Dive Brief:
- Hospital and health systems announced 22 mergers and acquisitions in the first quarter this year, the highest first-quarter amount in six years, according to a report from consultancy Kaufman Hall.
- Several mega-mergers, or deals in which the smaller party’s annual revenue is more than $1 billion, boosted the total transacted revenue in the quarter to $14.5 billion, the highest amount the consultancy said it’s seen in recent years.
- The M&A totals come after a low period of deal activity in 2025, especially in the first half of the year.
Dive Insight:
Hospital and health system M&A is trending upward, after a cooling period last year driven by financial stress and policy uncertainty from Washington.
Cuts to federal healthcare programs, especially to Medicaid, and changes to Affordable Care Act plans may have spooked providers off of inking deals. Hospitals and health systems announced 46 M&A transactions in 2025, compared to 72 the year prior.
However, the pace in deal-making started picking up in the back half of last year. That momentum has now carried to the first quarter.

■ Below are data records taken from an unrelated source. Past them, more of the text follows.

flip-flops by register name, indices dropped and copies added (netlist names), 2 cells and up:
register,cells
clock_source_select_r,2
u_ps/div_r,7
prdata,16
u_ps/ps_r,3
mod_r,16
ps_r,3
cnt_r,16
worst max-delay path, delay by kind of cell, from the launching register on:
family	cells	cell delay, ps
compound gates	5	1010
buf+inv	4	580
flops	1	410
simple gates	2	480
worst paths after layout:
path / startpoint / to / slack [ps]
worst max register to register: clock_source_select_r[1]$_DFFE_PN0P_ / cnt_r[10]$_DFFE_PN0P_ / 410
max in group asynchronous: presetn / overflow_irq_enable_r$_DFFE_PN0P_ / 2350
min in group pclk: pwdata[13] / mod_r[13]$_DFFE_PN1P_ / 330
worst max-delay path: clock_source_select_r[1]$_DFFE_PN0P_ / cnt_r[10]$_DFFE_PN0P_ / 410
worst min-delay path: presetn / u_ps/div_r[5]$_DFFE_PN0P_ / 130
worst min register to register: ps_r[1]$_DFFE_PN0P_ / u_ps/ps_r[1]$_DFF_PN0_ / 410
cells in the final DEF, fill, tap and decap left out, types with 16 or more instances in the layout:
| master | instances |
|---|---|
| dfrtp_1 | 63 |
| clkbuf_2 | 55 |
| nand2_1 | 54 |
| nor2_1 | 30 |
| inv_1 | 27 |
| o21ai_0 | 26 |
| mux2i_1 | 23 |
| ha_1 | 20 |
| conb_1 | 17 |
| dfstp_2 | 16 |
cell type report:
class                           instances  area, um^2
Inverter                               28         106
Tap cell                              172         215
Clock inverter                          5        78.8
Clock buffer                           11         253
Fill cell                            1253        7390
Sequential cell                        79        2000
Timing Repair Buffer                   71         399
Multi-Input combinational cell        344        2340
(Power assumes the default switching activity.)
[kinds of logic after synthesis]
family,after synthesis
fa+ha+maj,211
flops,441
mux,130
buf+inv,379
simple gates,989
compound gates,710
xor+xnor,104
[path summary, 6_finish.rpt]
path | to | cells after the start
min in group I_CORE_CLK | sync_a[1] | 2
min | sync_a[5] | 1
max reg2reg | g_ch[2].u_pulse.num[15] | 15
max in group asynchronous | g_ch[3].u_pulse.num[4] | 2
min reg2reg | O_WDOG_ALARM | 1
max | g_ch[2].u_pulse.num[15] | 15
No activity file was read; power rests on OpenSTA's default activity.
### config.mk
export PLATFORM = sky130hd
export DESIGN_NAME = timeout_response
export DESIGN_NICKNAME = d
export VERILOG_FILES = /design/src/common/wdt_resp_pkg.sv /design/src/rtl/interval_timer.sv /design/src/rtl/timeout_response.sv
export SDC_FILE = /design/constraint.sdc
export NUM_CORES = 1
export LEC_CHECK = 0
export BUFFER_PORTS_ARGS = -buffer_cell sky130_fd_sc_hd__buf_2
export CAP_MARGIN = 30
export CORE_MARGIN = 5
export CORE_UTILIZATION = 48
export CTS_CLUSTER_DIAMETER = 120
export CTS_CLUSTER_SIZE = 30
export DETAILED_ROUTE_END_ITERATION = 7
export PLACE_DENSITY_LB_ADDON = 0.1
export SLEW_MARGIN = 0
export SYNTH_ARGS = -nofsm -noshare
export SYNTH_HDL_FRONTEND = slang
export SYNTH_HIERARCHICAL = 1
export SYNTH_SLANG_ARGS = --single-unit
### constraint.sdc
create_clock -name pclk -period 4.27 [get_ports pclk]
set_clock_uncertainty 0.1 [all_clocks]
set_input_delay 0.2135 -clock pclk [delete_from_list [all_inputs] [get_ports pclk]]
set_output_delay 0.2135 -clock pclk [all_outputs]
set_load 0.05 [all_outputs]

“Health system M&A activity continues to rebound from the policy and market-related uncertainty of early 2025,” said Courtney Midanek, managing director and co-leader of Kaufman Hall’s M&A practice, in a statement. “Organizations are increasingly aware that partnerships can help them face future challenges and opportunities.”
Divestitures made up the majority of M&A this year, continuing a trend from 2025 as providers focus on shoring up their performance in the face of financial and policy uncertainty. Fifteen out of the 22 announced deals in the first quarter were divestitures, according to the report.

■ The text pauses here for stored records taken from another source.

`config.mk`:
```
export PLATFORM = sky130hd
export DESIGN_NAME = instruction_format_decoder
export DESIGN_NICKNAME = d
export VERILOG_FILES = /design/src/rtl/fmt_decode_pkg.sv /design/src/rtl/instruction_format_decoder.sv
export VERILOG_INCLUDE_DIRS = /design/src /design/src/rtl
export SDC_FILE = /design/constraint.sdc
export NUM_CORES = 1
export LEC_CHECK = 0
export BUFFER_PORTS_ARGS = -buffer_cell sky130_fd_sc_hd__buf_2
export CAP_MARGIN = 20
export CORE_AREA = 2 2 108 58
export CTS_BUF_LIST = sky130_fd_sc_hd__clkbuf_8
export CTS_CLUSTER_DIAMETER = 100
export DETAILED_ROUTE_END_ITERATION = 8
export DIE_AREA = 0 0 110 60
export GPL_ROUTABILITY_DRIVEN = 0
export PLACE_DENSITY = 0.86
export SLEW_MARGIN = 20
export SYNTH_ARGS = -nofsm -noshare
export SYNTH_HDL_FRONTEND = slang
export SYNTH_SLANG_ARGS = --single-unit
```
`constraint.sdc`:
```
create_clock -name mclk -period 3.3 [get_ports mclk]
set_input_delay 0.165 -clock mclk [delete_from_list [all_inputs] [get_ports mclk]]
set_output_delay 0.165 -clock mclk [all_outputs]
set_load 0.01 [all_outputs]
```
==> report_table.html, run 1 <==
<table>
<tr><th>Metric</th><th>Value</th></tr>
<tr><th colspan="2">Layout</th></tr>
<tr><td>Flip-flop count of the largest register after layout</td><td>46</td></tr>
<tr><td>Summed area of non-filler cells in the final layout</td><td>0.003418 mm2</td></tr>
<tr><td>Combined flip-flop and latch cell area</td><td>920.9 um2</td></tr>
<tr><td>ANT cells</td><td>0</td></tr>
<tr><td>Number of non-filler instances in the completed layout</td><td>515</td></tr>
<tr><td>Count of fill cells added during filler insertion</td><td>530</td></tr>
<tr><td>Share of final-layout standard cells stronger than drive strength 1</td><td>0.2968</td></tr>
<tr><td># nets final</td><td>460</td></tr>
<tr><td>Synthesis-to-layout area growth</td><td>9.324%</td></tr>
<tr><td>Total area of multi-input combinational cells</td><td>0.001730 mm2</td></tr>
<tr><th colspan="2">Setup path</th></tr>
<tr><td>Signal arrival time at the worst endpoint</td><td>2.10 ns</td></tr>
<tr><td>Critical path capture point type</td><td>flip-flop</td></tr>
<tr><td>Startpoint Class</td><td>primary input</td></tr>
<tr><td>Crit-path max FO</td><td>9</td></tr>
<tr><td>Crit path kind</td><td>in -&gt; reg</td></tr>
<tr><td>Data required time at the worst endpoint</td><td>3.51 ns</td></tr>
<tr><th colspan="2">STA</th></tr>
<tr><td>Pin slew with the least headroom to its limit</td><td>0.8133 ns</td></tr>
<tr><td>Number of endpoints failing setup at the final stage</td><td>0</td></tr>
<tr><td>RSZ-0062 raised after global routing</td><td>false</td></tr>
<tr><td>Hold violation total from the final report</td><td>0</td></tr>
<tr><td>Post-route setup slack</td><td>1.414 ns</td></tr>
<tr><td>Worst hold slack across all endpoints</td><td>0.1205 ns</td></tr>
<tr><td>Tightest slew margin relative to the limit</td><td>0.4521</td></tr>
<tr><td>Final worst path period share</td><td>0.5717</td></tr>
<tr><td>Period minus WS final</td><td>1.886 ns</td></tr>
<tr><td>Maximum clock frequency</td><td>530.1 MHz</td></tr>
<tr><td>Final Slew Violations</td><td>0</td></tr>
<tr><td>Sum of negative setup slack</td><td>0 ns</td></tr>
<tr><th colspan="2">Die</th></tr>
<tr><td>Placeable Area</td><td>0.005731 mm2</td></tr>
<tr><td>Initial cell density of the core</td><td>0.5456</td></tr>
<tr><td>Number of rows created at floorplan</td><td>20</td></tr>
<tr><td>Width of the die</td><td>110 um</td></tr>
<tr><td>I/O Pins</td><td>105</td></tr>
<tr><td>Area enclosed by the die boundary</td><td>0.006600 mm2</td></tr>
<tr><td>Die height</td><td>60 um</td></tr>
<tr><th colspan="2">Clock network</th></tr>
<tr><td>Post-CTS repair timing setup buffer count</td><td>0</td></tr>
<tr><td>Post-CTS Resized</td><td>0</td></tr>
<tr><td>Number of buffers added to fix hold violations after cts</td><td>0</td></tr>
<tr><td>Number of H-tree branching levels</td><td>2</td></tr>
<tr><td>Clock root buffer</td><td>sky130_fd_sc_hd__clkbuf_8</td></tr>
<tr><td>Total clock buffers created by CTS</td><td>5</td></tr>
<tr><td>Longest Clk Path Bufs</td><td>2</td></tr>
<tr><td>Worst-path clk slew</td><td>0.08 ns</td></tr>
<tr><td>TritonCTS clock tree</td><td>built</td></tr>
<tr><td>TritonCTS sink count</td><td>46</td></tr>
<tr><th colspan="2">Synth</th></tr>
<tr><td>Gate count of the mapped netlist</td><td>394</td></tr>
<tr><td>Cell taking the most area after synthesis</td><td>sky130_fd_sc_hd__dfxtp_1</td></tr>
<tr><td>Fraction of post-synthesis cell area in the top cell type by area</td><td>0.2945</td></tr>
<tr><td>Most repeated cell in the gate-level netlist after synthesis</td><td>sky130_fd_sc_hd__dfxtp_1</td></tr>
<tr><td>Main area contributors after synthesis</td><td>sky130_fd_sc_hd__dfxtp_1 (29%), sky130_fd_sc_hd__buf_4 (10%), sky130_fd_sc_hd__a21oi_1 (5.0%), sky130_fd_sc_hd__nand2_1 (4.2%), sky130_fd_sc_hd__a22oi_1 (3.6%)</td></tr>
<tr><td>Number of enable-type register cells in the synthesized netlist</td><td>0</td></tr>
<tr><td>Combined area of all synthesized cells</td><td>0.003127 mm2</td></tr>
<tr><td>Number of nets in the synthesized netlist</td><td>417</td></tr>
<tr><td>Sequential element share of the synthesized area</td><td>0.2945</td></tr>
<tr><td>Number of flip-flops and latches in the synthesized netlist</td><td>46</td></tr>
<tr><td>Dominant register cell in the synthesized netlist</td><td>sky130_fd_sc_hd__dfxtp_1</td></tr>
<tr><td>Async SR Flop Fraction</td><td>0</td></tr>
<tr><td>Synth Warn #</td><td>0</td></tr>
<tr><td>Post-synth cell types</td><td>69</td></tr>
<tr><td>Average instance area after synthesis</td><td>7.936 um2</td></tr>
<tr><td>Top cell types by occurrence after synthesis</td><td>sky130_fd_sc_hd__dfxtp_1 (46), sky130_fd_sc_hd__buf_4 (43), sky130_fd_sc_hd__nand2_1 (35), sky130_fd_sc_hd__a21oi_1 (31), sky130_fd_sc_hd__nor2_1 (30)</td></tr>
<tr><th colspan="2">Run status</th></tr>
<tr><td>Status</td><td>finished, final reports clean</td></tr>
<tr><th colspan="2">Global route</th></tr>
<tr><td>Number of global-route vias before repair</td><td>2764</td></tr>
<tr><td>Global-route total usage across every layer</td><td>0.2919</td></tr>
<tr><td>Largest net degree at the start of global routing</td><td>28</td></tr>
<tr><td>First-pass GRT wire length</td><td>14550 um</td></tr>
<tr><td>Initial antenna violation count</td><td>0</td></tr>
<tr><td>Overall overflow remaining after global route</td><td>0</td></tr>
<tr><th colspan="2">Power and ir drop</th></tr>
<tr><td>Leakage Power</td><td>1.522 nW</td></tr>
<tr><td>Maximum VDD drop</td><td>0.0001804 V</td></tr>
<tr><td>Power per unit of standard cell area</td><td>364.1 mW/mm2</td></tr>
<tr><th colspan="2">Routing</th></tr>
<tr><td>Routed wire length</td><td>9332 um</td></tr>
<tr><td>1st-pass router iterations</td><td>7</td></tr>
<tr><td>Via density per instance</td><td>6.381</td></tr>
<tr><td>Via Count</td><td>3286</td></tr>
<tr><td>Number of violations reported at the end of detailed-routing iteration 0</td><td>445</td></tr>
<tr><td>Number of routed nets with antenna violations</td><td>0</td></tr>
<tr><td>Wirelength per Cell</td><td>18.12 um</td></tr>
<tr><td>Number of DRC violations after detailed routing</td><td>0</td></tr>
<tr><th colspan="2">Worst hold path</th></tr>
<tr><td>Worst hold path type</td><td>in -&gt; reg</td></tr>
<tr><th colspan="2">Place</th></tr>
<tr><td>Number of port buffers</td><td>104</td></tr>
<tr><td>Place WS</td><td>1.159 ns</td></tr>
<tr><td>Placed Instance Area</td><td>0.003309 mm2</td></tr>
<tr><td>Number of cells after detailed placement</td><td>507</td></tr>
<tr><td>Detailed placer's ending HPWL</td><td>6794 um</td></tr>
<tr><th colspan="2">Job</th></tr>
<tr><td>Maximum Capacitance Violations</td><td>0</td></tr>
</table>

The largest deal in the quarter, California-based Sutter Health’s proposal to buy Minnesota-based Allina and create a $26 billion nonprofit system, may signal a return of popularity for cross-market deals, according to Kaufman Hall.
Cross-market mergers may be subject to less regulatory scrutiny than acquisitions of companies that compete in the same market. The deals may also give health systems more leverage in contract negotiations with insurers, according to a 2022 study published in Health Affairs.
Overall, the deals in the quarter represent an “industry undergoing transformation,” the report said, as hospitals divest from underperforming or non-core markets and seek partners.